N. 2 – Marzo 2003 – Lavori in
corso – Didattica & innovazione
Università di Pavia
La giusromanistica si è convertita per tempo, anzi precocemente
(com’è nella sua natura di comunità di studi flessibile e speculativa), alle
nuove tecnologie dell’informazione. La ricerca si è potuta così avvalere di
data-base come BIA e Fiuris (e poi Année Philologique, Bibliotheca Teubneriana,
Epigraphische Datenbank Heidelberg etc.). Si apre ora, grazie anche a riviste
come «Diritto @ Storia» http://www.dirittoestoria.it, il campo, ancora
poco o del tutto inesplorato, della multimedialità.
La nuova frontiera è d’applicare la multimedialità non solo alle
rappresentazioni di repertorio (ad esempio, associare testo e immagine di epigrafi
e manoscritti, oppure audio/video che documentino eventi), ma di sfruttarne le
potenzialità anche per comunicare i risultati della ricerca, come parte
integrante della ricerca stessa.
Questo lavoro è un piccolo esperimento domestico in questa direzione,
senza particolari pretese, se non, appunto, di essere un esperimento[1].
E’ stato realizzato pensando alla
didattica, con due finalità.
La prima, implicita nella scelta di PowerPoint, è di offrire un
appiglio visivo alle parole della lezione.
La seconda, che richiede invece una pur rapida sottolineatura,
risponde al desiderio di trovare un punto di vista nuovo per esporre le
Istituzioni di diritto romano. E’ un’esigenza oggi avvertita da molti, come
risvolto della riforma didattica. A dettarla, non è solo la generalizzata
riduzione del pensum, bensì la necessità sostanziale di ripensare la
funzione dell’insegnamento del diritto romano nel nuovo piano di studi, in
rapporto alle altre scienze giuridiche.
La mia opinione è che, per rispondere a quest’esigenza, non sia
sufficiente né opportuno condensare i tradizionali corsi (operazione che,
nell’immediatezza della riforma, è stata inevitabile e anche compiuta con
successo). Occorre trovare un nuovo taglio espositivo, che al tempo stesso sia
tecnico-giuridico e non dipenda tuttavia troppo dalle concettualizzazioni
moderne (cioè dalla sistemazione pandettistica delle fonti romane).
Un primo personale approdo di questo percorso alla ricerca di
punti di vista capaci di assecondare la storicità del diritto romano in tutto
il suo tecnicismo è il piccolo saggio che propongo. La trattazione della tutela
legale della donna consente di esporre in modo compatto molte figure del
diritto di famiglia (ad es., la patria potestas, i liberi,
il liberum caput in mancipio, lo schiavo, il liberto, il tutore, il
pupillo) e vari negozi e funzioni negoziali (mancipatio, in iure
cessio, testamento, coemptio, adoptio, manumissio).

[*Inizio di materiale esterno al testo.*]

--- config.mk ---
export PLATFORM = sky130hd
export DESIGN_NAME = mem_stage
export DESIGN_NICKNAME = d
export VERILOG_FILES = /design/src/rtl/mem_stage.sv
export SDC_FILE = /design/constraint.sdc
export NUM_CORES = 1
export LEC_CHECK = 0
export CORE_MARGIN = 3
export CORE_UTILIZATION = 49
export DETAILED_ROUTE_END_ITERATION = 16
export PLACE_DENSITY_LB_ADDON = 0.05
export SYNTH_ARGS = -nofsm -noshare
export SYNTH_HDL_FRONTEND = slang
export SYNTH_SLANG_ARGS = --single-unit
--- constraint.sdc ---
create_clock -name clk -period 4.1 [get_ports clk]
set_input_delay 0.82 -clock clk [delete_from_list [all_inputs] [get_ports clk]]
set_output_delay 0.82 -clock clk [all_outputs]
set_load 0.01 [all_outputs]
### config.mk
export PLATFORM = sky130hd
export DESIGN_NAME = btn_event_ctrl
export DESIGN_NICKNAME = d
export VERILOG_FILES = /design/src/rtl/btn_event_ctrl.sv
export SDC_FILE = /design/constraint.sdc
export NUM_CORES = 1
export LEC_CHECK = 0
export BUFFER_PORTS_ARGS = -buffer_cell sky130_fd_sc_hd__buf_2
export CORE_AREA = 4 4 104 86
export DETAILED_ROUTE_END_ITERATION = 10
export DIE_AREA = 0 0 108 90
export PLACE_DENSITY = 0.86
export SLEW_MARGIN = 25
export SYNTH_ARGS = -nofsm -noshare
export SYNTH_HDL_FRONTEND = slang
export SYNTH_SLANG_ARGS = --single-unit
### constraint.sdc
create_clock -name clk -period 3.05 [get_ports clk]
set_input_delay 0.61 -clock clk [delete_from_list [all_inputs] [get_ports clk]]
set_output_delay 0.61 -clock clk [all_outputs]
set_load 0.01 [all_outputs]
## src/rtl/acc_core_seq.sv

```systemverilog
// Multi-cycle accumulator sequencer: fetch/decode/execute over a shared RAM
// with the W register and carry/zero flags mirrored into memory-mapped words.
module acc_core_seq (
  input  logic        clk,
  input  logic        reset_bar,
  output logic [10:0] mem_addr,
  input  logic [15:0] mem_rdata,
  output logic [15:0] mem_wdata,
  output logic        mem_we,
  output logic [15:0] wreg,
  output logic        flag_c,
  output logic        flag_z,
  output logic [8:0]  pc,
  output logic        halted,
  output logic        illegal
);

  typedef enum logic [2:0] {
    S_FETCH, S_FWAIT, S_DECODE, S_OWAIT, S_EXEC, S_STORE, S_HALT
  } state_t;

  typedef enum logic [4:0] {
    OP_NOP  = 5'h00, OP_LDI  = 5'h01, OP_LDW  = 5'h02, OP_STW  = 5'h03,
    OP_ADDW = 5'h04, OP_SUBW = 5'h05, OP_ANDW = 5'h06, OP_ORW  = 5'h07,
    OP_XORW = 5'h08, OP_ADCW = 5'h09, OP_JMP  = 5'h0A, OP_JZ   = 5'h0B,
    OP_JC   = 5'h0C, OP_HALT = 5'h1F
  } opcode_t;

  localparam logic [10:0] ADDR_FLAG_C = 11'h201;
  localparam logic [10:0] ADDR_FLAG_Z = 11'h202;

  state_t      state;
  // Only the opcode of the latched instruction is needed after decode;
  // the operand has already been driven onto mem_addr by then.
  logic [4:0]  ir_op;

  logic [4:0]  dec_op;
  logic [10:0] dec_opd;
  logic [8:0]  pc_next;
  logic        take;
  logic [16:0] sum;
  logic [15:0] alu_w;
  logic        alu_c;

  assign dec_op  = mem_rdata[15:11];
  assign dec_opd = mem_rdata[10:0];
  assign pc_next = pc + 9'd1;

  // Branch condition for the instruction currently on mem_rdata.
  always_comb begin
    take = 1'b0;
    case (dec_op)
      OP_JMP:  take = 1'b1;
      OP_JZ:   take = flag_z;
      OP_JC:   take = flag_c;
      default: take = 1'b0;
    endcase
  end

  // 17-bit ALU for the execute cycle; C passes through for logical ops/LDW.
  always_comb begin
    sum   = '0;
    alu_w = wreg;
    alu_c = flag_c;
    case (ir_op)
      OP_LDW:  alu_w = mem_rdata;
      OP_ADDW: begin
        sum   = {1'b0, wreg} + {1'b0, mem_rdata};
        alu_w = sum[15:0];
        alu_c = sum[16];
      end
      OP_SUBW: begin
        sum   = {1'b0, wreg} - {1'b0, mem_rdata};
        alu_w = sum[15:0];
        alu_c = ~sum[16];
      end
      OP_ANDW: alu_w = wreg & mem_rdata;
      OP_ORW:  alu_w = wreg | mem_rdata;
      OP_XORW: alu_w = wreg ^ mem_rdata;
      OP_ADCW: begin
        sum   = {1'b0, wreg} + {1'b0, mem_rdata} + {16'b0, flag_c};
        alu_w = sum[15:0];
        alu_c = sum[16];
      end
      default: ;
    endcase
  end

  // Sequencer FSM with all outputs registered.
  always_ff @(posedge clk or negedge reset_bar) begin
    if (!reset_bar) begin
      state     <= S_FETCH;
      ir_op     <= '0;
      mem_addr  <= '0;
      mem_wdata <= '0;
      mem_we    <= 1'b0;
      wreg      <= '0;
      flag_c    <= 1'b0;
      flag_z    <= 1'b0;
      pc        <= '0;
      halted    <= 1'b0;
      illegal   <= 1'b0;
    end else begin
      case (state)
        S_FETCH: begin
          mem_addr <= {2'b00, pc};
          state    <= S_FWAIT;
        end
        S_FWAIT: state <= S_DECODE;
        S_DECODE: begin
          ir_op    <= dec_op;
          pc       <= pc_next;
          mem_addr <= {2'b00, pc_next};
          state    <= S_FWAIT;
          case (dec_op)
            OP_NOP: ;
            OP_LDI: begin
              wreg   <= {5'b0, dec_opd};
              flag_z <= (dec_opd == '0);
            end
            OP_JMP, OP_JZ, OP_JC: begin
              if (take) begin
                pc       <= dec_opd[8:0];
                mem_addr <= {2'b00, dec_opd[8:0]};
              end
            end
            OP_LDW, OP_ADDW, OP_SUBW, OP_ANDW, OP_ORW, OP_XORW, OP_ADCW: begin
              mem_addr <= dec_opd;
              state    <= S_OWAIT;
            end
            OP_STW: begin
              mem_addr  <= dec_opd;
              mem_wdata <= wreg;
              mem_we    <= 1'b1;
              state     <= S_STORE;
              // Flag stores land here so the flag is settled before the write negedge.
              if (dec_opd == ADDR_FLAG_C) flag_c <= wreg[0];
              if (dec_opd == ADDR_FLAG_Z) flag_z <= wreg[0];
            end
            OP_HALT: begin
              halted   <= 1'b1;
              mem_addr <= mem_addr;
              state    <= S_HALT;
            end
            default: illegal <= 1'b1;
          endcase
        end
        S_OWAIT: state <= S_EXEC;
        S_EXEC: begin
          wreg     <= alu_w;
          flag_c   <= alu_c;
          flag_z   <= (alu_w == '0);
          mem_addr <= {2'b00, pc};
          state    <= S_FWAIT;
        end
        S_STORE: begin
          mem_we   <= 1'b0;
          mem_addr <= {2'b00, pc};
          state    <= S_FWAIT;
        end
        S_HALT: ;
        default: state <= S_FETCH;
      endcase
    end
  end

endmodule

```

## config.mk

```make
export PLATFORM = sky130hd
export DESIGN_NAME = acc_core_seq
export DESIGN_NICKNAME = d
export VERILOG_FILES = /design/src/rtl/acc_core_seq.sv
export SDC_FILE = /design/constraint.sdc
export NUM_CORES = 1
export LEC_CHECK = 0
export CAP_MARGIN = 20
export CORE_AREA = 4 4 110 112
export DETAILED_ROUTE_END_ITERATION = 8
export DIE_AREA = 0 0 114 116
export PLACE_DENSITY = 0.83
export SETUP_SLACK_MARGIN = 0.2
export SLEW_MARGIN = 20
export SYNTH_ARGS = -nofsm -noshare
export SYNTH_HDL_FRONTEND = slang
export SYNTH_SLANG_ARGS = --single-unit
```

## constraint.sdc

```tcl
create_clock -name clk -period 10.5 [get_ports clk]
set_input_delay 2.1 -clock clk [delete_from_list [all_inputs] [get_ports clk]]
set_output_delay 2.1 -clock clk [all_outputs]
set_load 0.05 [all_outputs]
```
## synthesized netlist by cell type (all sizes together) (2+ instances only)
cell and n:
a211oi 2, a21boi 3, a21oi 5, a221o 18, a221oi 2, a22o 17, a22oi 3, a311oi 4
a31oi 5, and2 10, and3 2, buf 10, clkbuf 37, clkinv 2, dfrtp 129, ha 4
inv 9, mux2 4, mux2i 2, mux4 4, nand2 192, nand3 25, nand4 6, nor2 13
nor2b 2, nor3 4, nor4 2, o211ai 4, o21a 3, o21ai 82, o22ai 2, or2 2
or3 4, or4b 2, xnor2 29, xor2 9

Il tutto, senza fare ricorso a sovrastrutture moderne, ma nemmeno solo per
accumulo e accostamento. A stabilire il nesso è un punto di vista interno
all’esperienza romana, seguito dagli stessi giuristi nella loro interpretatio.
Il tema è stato scelto
proprio perché consente di mostrare quell’operare “attraverso attività
simboliche, entro le quali i rapporti giuridici devono trovare esistenza o
estinzione” che era (una) caratteristica del diritto romano.
Dal punto di vista del contenuto, molto di quel che si trova in
questo saggio è, appunto, di livello puramente istituzionale. Tuttavia, mi è
parso che al termine di quest’itinerario sistematico dalla tutela dell’agnatus
alla tutela della liberta, dalla tutela del parens-manumissor alla
tutela fiduciaria, emergesse anche un pur piccolo risultato, cioè la ragione
per la quale la donna che avesse fatto coemptio e fosse stata poi
mancipata e manomessa fosse capace di fare testamento, a differenza della donna
sottoposta alla tutela dell’agnatus. Ma ora conviene lasciare la
“parola” al file.
[1] L’autore ha partecipato ad una ricerca COFIN 2000, con Unità di
ricerca a Catania, Catanzaro, Messina, Milano, Pavia (coordinata da Alessando
Corbino): “Una proposta scientifica per un nuovo modello
didattico informatizzato. Il diritto privato dei romani nel suo contesto
istituzionale, economico e sociale”.